乳腺癌是全球高发的疾病,HER2阳性是乳腺癌预后不良的独立指标。针对HER2的靶向治疗给HER2阳性的乳腺癌患者预后带来明显改善。目前针对HER2的靶向药物主要包括两大类:①针对胞外结构域的单克隆抗体类,如曲妥珠单抗、帕妥珠单抗及抗体-药物结合体T-DM1;②针对胞内酪氨酸激酶结构域的酪氨酸激酶抑制剂,如拉帕替尼、诺拉替尼及阿法替尼等。其中曲妥珠单抗作为最早的抗HER2抗体,在HER2靶向治疗中应用最为广泛和成熟[1]。尽管针对HER2的靶向治疗给患者的预后带来了极大改善,但治疗后的继发性耐药或部分患者原发性的耐药仍然是患者获益的瓶颈。
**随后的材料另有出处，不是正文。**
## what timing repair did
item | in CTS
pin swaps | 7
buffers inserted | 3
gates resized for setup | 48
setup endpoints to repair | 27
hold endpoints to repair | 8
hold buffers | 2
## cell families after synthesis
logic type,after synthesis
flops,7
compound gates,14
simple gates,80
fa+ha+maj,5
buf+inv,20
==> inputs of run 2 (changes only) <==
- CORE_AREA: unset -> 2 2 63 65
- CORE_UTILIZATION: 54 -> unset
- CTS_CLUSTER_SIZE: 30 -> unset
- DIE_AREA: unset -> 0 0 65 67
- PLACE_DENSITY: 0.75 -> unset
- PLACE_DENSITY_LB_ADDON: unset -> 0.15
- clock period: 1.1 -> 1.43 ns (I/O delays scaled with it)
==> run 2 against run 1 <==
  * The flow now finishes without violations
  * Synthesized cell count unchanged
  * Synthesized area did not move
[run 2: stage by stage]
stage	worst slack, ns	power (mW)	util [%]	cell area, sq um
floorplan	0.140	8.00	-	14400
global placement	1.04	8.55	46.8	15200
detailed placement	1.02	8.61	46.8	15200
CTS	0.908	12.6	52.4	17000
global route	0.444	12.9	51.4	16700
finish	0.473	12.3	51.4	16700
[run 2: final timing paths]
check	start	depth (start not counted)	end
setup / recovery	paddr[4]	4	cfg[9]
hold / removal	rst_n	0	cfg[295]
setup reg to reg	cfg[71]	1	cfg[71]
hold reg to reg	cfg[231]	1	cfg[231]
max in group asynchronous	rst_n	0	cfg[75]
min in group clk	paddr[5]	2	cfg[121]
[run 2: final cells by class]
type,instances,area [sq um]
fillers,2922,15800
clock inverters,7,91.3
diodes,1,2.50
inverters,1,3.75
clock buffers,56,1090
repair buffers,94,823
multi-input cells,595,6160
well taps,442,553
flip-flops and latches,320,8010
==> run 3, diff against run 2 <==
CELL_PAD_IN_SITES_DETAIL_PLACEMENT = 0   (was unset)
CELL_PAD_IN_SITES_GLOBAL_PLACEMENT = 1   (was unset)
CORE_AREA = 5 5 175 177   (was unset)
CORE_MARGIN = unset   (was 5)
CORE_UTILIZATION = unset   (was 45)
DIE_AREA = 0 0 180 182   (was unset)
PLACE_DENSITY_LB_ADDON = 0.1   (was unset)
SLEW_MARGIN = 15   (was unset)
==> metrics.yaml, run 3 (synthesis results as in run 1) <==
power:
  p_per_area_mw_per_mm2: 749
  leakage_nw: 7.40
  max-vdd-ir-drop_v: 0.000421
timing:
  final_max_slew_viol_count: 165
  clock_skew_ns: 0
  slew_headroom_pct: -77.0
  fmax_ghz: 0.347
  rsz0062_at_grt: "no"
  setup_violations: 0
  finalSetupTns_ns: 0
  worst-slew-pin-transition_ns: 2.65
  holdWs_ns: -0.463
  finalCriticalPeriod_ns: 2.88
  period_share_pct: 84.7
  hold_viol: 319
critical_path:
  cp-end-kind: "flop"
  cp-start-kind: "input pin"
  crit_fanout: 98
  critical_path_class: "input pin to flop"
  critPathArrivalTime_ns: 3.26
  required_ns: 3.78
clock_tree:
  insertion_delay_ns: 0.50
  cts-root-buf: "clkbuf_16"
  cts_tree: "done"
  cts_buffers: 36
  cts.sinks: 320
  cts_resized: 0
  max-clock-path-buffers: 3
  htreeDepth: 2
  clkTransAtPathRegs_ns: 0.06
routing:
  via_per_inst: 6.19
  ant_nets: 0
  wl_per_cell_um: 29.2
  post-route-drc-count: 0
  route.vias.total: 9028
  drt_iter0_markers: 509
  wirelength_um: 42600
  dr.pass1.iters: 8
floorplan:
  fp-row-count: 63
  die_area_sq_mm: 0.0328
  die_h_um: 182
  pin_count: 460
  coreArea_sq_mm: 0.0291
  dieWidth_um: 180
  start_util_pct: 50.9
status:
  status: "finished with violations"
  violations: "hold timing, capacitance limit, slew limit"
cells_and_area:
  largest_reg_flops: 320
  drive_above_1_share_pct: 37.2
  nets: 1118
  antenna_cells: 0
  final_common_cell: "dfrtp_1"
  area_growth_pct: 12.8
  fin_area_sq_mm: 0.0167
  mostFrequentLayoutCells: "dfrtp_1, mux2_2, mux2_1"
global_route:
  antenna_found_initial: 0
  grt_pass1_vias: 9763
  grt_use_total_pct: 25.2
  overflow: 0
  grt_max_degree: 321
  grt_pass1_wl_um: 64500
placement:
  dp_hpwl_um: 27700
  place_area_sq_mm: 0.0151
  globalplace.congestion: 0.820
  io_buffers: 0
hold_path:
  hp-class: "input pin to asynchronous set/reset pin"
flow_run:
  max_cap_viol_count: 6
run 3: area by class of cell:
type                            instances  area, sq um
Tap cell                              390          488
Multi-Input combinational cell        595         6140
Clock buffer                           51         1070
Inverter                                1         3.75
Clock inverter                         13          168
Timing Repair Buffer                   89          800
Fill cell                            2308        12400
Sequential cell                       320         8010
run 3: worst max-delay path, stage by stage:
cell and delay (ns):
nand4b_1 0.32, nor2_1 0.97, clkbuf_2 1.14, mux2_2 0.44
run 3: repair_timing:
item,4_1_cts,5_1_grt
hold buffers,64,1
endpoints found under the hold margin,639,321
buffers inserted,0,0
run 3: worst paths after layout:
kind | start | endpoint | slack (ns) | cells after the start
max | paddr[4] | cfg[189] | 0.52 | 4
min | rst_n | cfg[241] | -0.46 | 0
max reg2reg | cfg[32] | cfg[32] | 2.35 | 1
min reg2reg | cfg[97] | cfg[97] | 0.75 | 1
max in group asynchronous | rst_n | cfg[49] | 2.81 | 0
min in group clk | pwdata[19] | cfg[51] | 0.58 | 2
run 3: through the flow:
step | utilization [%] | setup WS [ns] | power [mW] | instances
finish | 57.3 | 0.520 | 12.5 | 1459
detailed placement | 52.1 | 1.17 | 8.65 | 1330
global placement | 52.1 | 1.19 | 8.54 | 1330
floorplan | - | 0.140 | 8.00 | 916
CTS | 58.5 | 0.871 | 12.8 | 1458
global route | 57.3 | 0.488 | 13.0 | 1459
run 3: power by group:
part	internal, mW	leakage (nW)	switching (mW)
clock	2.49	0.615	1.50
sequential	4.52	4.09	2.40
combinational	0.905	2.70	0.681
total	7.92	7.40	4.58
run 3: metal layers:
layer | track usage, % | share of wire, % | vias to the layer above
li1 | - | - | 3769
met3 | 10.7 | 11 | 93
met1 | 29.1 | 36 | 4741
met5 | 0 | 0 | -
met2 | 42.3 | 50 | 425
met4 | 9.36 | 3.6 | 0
File: src/rtl/rms_pkg.sv
`default_nettype none

package rms_pkg;

  // window accumulation
  localparam int unsigned MaxWindowSamples = 1024;
  localparam int unsigned CountW = $clog2(MaxWindowSamples + 1);
  localparam int unsigned SampleW = 16;
  localparam int unsigned MagW = SampleW + 1;
  localparam int unsigned SqW = 2 * SampleW - 1;
  localparam int unsigned SumW = SqW + CountW - 1;

  // configuration
  localparam int unsigned ThrW = 31;
  localparam int unsigned LimitW = ThrW + CountW;
  localparam int unsigned SecW = 32;
  localparam int unsigned HoursW = 21;
  localparam int unsigned AddrW = 3;
  localparam int unsigned DataW = 32;
  localparam logic [ThrW-1:0] ThresholdReset = ThrW'(409600);
  localparam logic [SecW-1:0] ShiftLimitReset = SecW'(28800);

  // register index, taken from paddr bit 2
  localparam logic RegThreshold = 1'b0;
  localparam logic RegShiftLimit = 1'b1;

  // seconds to hours: (x >> 4) / 225 through a reciprocal, exact for 28 bit values
  localparam int unsigned HoursPreShift = 4;
  localparam int unsigned HoursNumW = SecW - HoursPreShift;
  localparam int unsigned HoursRecipW = 29;
  localparam int unsigned HoursPostShift = 36;
  localparam logic [HoursRecipW-1:0] HoursRecip = HoursRecipW'(305419897);
  localparam int unsigned HoursProdW = HoursNumW + HoursRecipW;

  typedef struct packed {
    logic signed [SampleW-1:0] sample;
    logic                      window_end;
    logic [SecW-1:0]           now_seconds;
  } in_word_t;

  typedef struct packed {
    logic              in_use;
    logic              duration_ready;
    logic [SecW-1:0]   last_duration;
    logic [SecW-1:0]   shift_seconds;
    logic [SecW-1:0]   total_seconds;
    logic [HoursW-1:0] shift_hours;
  } out_word_t;

  typedef struct packed {
    logic [ThrW-1:0] threshold_mean_square;
    logic [SecW-1:0] shift_limit_seconds;
  } cfg_t;

endpackage

`default_nettype wire

File: src/rtl/rms_apb_regs.sv
`default_nettype none

module rms_apb_regs (
  input  wire logic                        clk_i,
  input  wire logic                        rst_ni,
  input  wire logic                        psel,
  input  wire logic                        penable,
  input  wire logic                        pwrite,
  input  wire logic [rms_pkg::AddrW-1:0]   paddr,
  input  wire logic [rms_pkg::DataW-1:0]   pwdata,
  output logic      [rms_pkg::DataW-1:0]   prdata,
  output logic                             pready,
  output rms_pkg::cfg_t                    cfg_o
);

  rms_pkg::cfg_t cfg_q;
  logic          wr_en;

  assign pready = 1'b1;
  assign wr_en  = psel && penable && pwrite;

  // register writes
  always_ff @(posedge clk_i or negedge rst_ni) begin
    if (!rst_ni) begin
      cfg_q.threshold_mean_square <= rms_pkg::ThresholdReset;
      cfg_q.shift_limit_seconds   <= rms_pkg::ShiftLimitReset;
    end else if (wr_en) begin
      case (paddr[2])
        rms_pkg::RegThreshold: begin
          cfg_q.threshold_mean_square <= pwdata[rms_pkg::ThrW-1:0];
        end
        rms_pkg::RegShiftLimit: begin
          cfg_q.shift_limit_seconds <= pwdata[rms_pkg::SecW-1:0];
        end
        default: begin
          cfg_q <= cfg_q;
        end
      endcase
    end
  end

  // register reads
  always_comb begin
    case (paddr[2])
      rms_pkg::RegThreshold: begin
        prdata = rms_pkg::DataW'(cfg_q.threshold_mean_square);
      end
      rms_pkg::RegShiftLimit: begin
        prdata = rms_pkg::DataW'(cfg_q.shift_limit_seconds);
      end
      default: begin
        prdata = '0;
      end
    endcase
  end

  assign cfg_o = cfg_q;

endmodule

`default_nettype wire

File: src/rtl/rms_usage_runtime_meter.sv
// RMS threshold run-hour meter.
// Input channel: one word per ADC sample (signed sample, window_end mark,
// current time in seconds), taken at a clock edge where in_valid_i is high
// and in_stall_o is low. Squares are summed per window; the word that
// carries window_end closes the window, and only such a word yields a
// result word on the output channel (out_valid_o / out_stall_i).
// Throughput: one word per cycle when nothing stalls; the pipeline runs input
// register, squaring multiplier, accumulator, threshold multiplier
// (threshold * count), use-state update, and the output register with the
// seconds-to-hours reciprocal multiplier.
// Words that do not close a window leave the pipeline at the accumulator,
// so bubbles collapse and input keeps flowing while a result waits.
// When the receiver stalls, the output word holds and the stages behind it
// fill up; in_stall_o rises once the input register cannot move.
// Reset clears the accumulator, the use state, the start time, all run
// counters and the pipeline, and loads the default threshold and shift limit.
// Configuration goes through the APB port, register 0 (threshold) at byte
// address 0 and register 1 (shift limit) at byte address 4.
`default_nettype none

module rms_usage_runtime_meter (
  input  wire logic                        clk_i,
  input  wire logic                        rst_ni,
  input  wire logic                        in_valid_i,
  output logic                             in_stall_o,
  input  wire rms_pkg::in_word_t           in_data_i,
  output logic                             out_valid_o,
  input  wire logic                        out_stall_i,
  output rms_pkg::out_word_t               out_data_o,
  input  wire logic                        psel,
  input  wire logic                        penable,
  input  wire logic                        pwrite,
  input  wire logic [rms_pkg::AddrW-1:0]   paddr,
  input  wire logic [rms_pkg::DataW-1:0]   pwdata,
  output logic      [rms_pkg::DataW-1:0]   prdata,
  output logic                             pready
);

  rms_pkg::cfg_t cfg;

  rms_apb_regs u_regs (
    .clk_i   (clk_i),
    .rst_ni  (rst_ni),
    .psel    (psel),
    .penable (penable),
    .pwrite  (pwrite),
    .paddr   (paddr),
    .pwdata  (pwdata),
    .prdata  (prdata),
    .pready  (pready),
    .cfg_o   (cfg)
  );

  // stage valids and handshakes
  logic v1_q, v2_q, v3_q, v4_q, v5_q, vo_q;
  logic rdy1, rdy2, rdy3, rdy4, rdy5, rdy_o;
  logic take_in, mv2, mv3, mv4, mv5, mvo;
  logic we2_q;

  assign rdy_o = !vo_q || !out_stall_i;
  assign rdy5  = !v5_q || rdy_o;
  assign rdy4  = !v4_q || rdy5;
  assign rdy3  = !v3_q || rdy4;
  assign rdy2  = !v2_q || !we2_q || rdy3;
  assign rdy1  = !v1_q || rdy2;

  assign in_stall_o = !rdy1;
  assign take_in    = in_valid_i && rdy1;
  assign mv2        = v1_q && rdy2;
  assign mv3        = v2_q && we2_q && rdy3;
  assign mv4        = v3_q && rdy4;
  assign mv5        = v4_q && rdy5;
  assign mvo        = v5_q && rdy_o;

  always_ff @(posedge clk_i or negedge rst_ni) begin
    if (!rst_ni) begin
      v1_q <= 1'b0;
      v2_q <= 1'b0;
      v3_q <= 1'b0;
      v4_q <= 1'b0;
      v5_q <= 1'b0;
      vo_q <= 1'b0;
    end else begin
      if (rdy1) v1_q <= in_valid_i;
      if (rdy2) v2_q <= v1_q;
      if (rdy3) v3_q <= v2_q && we2_q;
      if (rdy4) v4_q <= v3_q;
      if (rdy5) v5_q <= v4_q;
      if (rdy_o) vo_q <= v5_q;
    end
  end

  // input register
  rms_pkg::in_word_t in1_q;

  always_ff @(posedge clk_i) begin
    if (take_in) in1_q <= in_data_i;
  end

  // magnitude and square
  logic [rms_pkg::MagW-1:0]     mag1;
  logic [rms_pkg::MagW-1:0]     sext1;
  logic [2*rms_pkg::MagW-1:0]   sq_full;
  logic [rms_pkg::SqW-1:0]      sq2_q;
  logic [rms_pkg::SecW-1:0]     now2_q;

  assign sext1   = {in1_q.sample[rms_pkg::SampleW-1], in1_q.sample};
  assign mag1    = in1_q.sample[rms_pkg::SampleW-1] ? (rms_pkg::MagW'(0) - sext1) : sext1;
  assign sq_full = {{rms_pkg::MagW{1'b0}}, mag1} * {{rms_pkg::MagW{1'b0}}, mag1};

  always_ff @(posedge clk_i) begin
    if (mv2) begin
      sq2_q  <= sq_full[rms_pkg::SqW-1:0];
      we2_q  <= in1_q.window_end;
      now2_q <= in1_q.now_seconds;
    end
  end

  // window accumulator, saturates at the sample limit
  logic [rms_pkg::SumW-1:0]   acc_sum_q, sum_sel;
  logic [rms_pkg::CountW-1:0] acc_cnt_q, cnt_sel;
  logic                       acc_add;
  logic [rms_pkg::SumW-1:0]   sum3_q;
  logic [rms_pkg::CountW-1:0] cnt3_q;
  logic [rms_pkg::SecW-1:0]   now3_q;

  assign acc_add = acc_cnt_q < rms_pkg::CountW'(rms_pkg::MaxWindowSamples);
  assign sum_sel = acc_add ? acc_sum_q + rms_pkg::SumW'(sq2_q) : acc_sum_q;
  assign cnt_sel = acc_add ? acc_cnt_q + rms_pkg::CountW'(1) : acc_cnt_q;

  always_ff @(posedge clk_i or negedge rst_ni) begin
    if (!rst_ni) begin
      acc_sum_q <= '0;
      acc_cnt_q <= '0;
    end else if (v2_q && rdy2) begin
      if (we2_q) begin
        acc_sum_q <= '0;
        acc_cnt_q <= '0;
      end else begin
        acc_sum_q <= sum_sel;
        acc_cnt_q <= cnt_sel;
      end
    end
  end

  always_ff @(posedge clk_i) begin
    if (mv3) begin
      sum3_q <= sum_sel;
      cnt3_q <= cnt_sel;
      now3_q <= now2_q;
    end
  end

  // threshold scaled by sample count
  logic [rms_pkg::LimitW-1:0] lim_d, lim4_q;
  logic [rms_pkg::SumW-1:0]   sum4_q;
  logic [rms_pkg::SecW-1:0]   now4_q;

  assign lim_d = rms_pkg::LimitW'(cfg.threshold_mean_square) * rms_pkg::LimitW'(cnt3_q);

  always_ff @(posedge clk_i) begin
    if (mv4) begin
      lim4_q <= lim_d;
      sum4_q <= sum3_q;
      now4_q <= now3_q;
    end
  end

  // use state and run counters
  logic                     use_q, use_d;
  logic [rms_pkg::SecW-1:0] start_q, start_d;
  logic [rms_pkg::SecW-1:0] period_q, period_d;
  logic [rms_pkg::SecW-1:0] shift_q, shift_d;
  logic [rms_pkg::SecW-1:0] total_q, total_d;
  logic [rms_pkg::SecW-1:0] shift_base;
  logic [rms_pkg::LimitW-1:0] sum4_ext;
  logic                     ready_d;

  assign sum4_ext = rms_pkg::LimitW'(sum4_q);

  always_comb begin
    use_d      = use_q;
    start_d    = start_q;
    period_d   = period_q;
    shift_d    = shift_q;
    total_d    = total_q;
    ready_d    = 1'b0;
    shift_base = (shift_q >= cfg.shift_limit_seconds) ? '0 : shift_q;
    if (!use_q) begin
      if (sum4_ext >= lim4_q) begin
        use_d   = 1'b1;
        start_d = now4_q;
      end
    end else if (sum4_ext <= lim4_q) begin
      use_d    = 1'b0;
      ready_d  = 1'b1;
      period_d = now4_q - start_q;
      shift_d  = shift_base + period_d;
      total_d  = total_q + period_d;
    end
  end

  always_ff @(posedge clk_i or negedge rst_ni) begin
    if (!rst_ni) begin
      use_q    <= 1'b0;
      start_q  <= '0;
      period_q <= '0;
      shift_q  <= '0;
      total_q  <= '0;
    end else if (mv5) begin
      use_q    <= use_d;
      start_q  <= start_d;
      period_q <= period_d;
      shift_q  <= shift_d;
      total_q  <= total_d;
    end
  end

  // snapshot of the window result
  logic                     use5_q, ready5_q;
  logic [rms_pkg::SecW-1:0] period5_q, shift5_q, total5_q;

  always_ff @(posedge clk_i) begin
    if (mv5) begin
      use5_q    <= use_d;
      ready5_q  <= ready_d;
      period5_q <= period_d;
      shift5_q  <= shift_d;
      total5_q  <= total_d;
    end
  end

  // shift hours by reciprocal multiply, then output register
  logic [rms_pkg::HoursProdW-1:0] hours_prod;
  rms_pkg::out_word_t             out_q;

  assign hours_prod =
    rms_pkg::HoursProdW'(shift5_q[rms_pkg::SecW-1:rms_pkg::HoursPreShift]) *
    rms_pkg::HoursProdW'(rms_pkg::HoursRecip);

  always_ff @(posedge clk_i) begin
    if (mvo) begin
      out_q.in_use         <= use5_q;
      out_q.duration_ready <= ready5_q;
      out_q.last_duration  <= period5_q;
      out_q.shift_seconds  <= shift5_q;
      out_q.total_seconds  <= total5_q;
      out_q.shift_hours    <= hours_prod[rms_pkg::HoursPostShift +: rms_pkg::HoursW];
    end
  end

  assign out_valid_o = vo_q;
  assign out_data_o  = out_q;

  // checks on the pipeline and use state
  a_cnt_bounded: assert property (@(posedge clk_i) disable iff (!rst_ni)
    acc_cnt_q <= rms_pkg::CountW'(rms_pkg::MaxWindowSamples))
    else $error("window count beyond limit");

  a_ready_idle: assert property (@(posedge clk_i) disable iff (!rst_ni)
    out_valid_o |-> !(out_data_o.duration_ready && out_data_o.in_use))
    else $error("finished period reported while in use");

  a_start_load: assert property (@(posedge clk_i) disable iff (!rst_ni)
    $rose(use_q) |-> (start_q == $past(now4_q)))
    else $error("start time not taken from closing word");

  a_hold_s4: assert property (@(posedge clk_i) disable iff (!rst_ni)
    (v4_q && !rdy5) |=> (v4_q && $stable(lim4_q) && $stable(sum4_q)))
    else $error("threshold stage lost a word under stall");

  a_empty_no_stall: assert property (@(posedge clk_i) disable iff (!rst_ni)
    !v1_q |-> !in_stall_o)
    else $error("stall with empty input register");

endmodule

`default_nettype wire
拉帕替尼是2007年3月美国FDA批准上市的小分子酪氨酸激酶抑制剂,作为HER1/HER2双靶点抑制剂,单药作为一线治疗,有效率可达到28%。与卡培他滨联合治疗晚期或转移性乳腺癌,可明显延长疾病进展时间和无疾病进展时间。尤其是当其在曲妥珠单抗治疗失败后作为二线药物治疗时,仍具有8%的有效率。尽管治疗的效果是令人振奋的,但大部分患者依然会对拉帕替尼的治疗产生耐药[2]。耐药性的产生依然是拉帕替尼治疗失败的主要原因。因此,研究拉帕替尼耐药的机制,为临床治疗和预测提供新的靶向,成为当前急需解决的问题。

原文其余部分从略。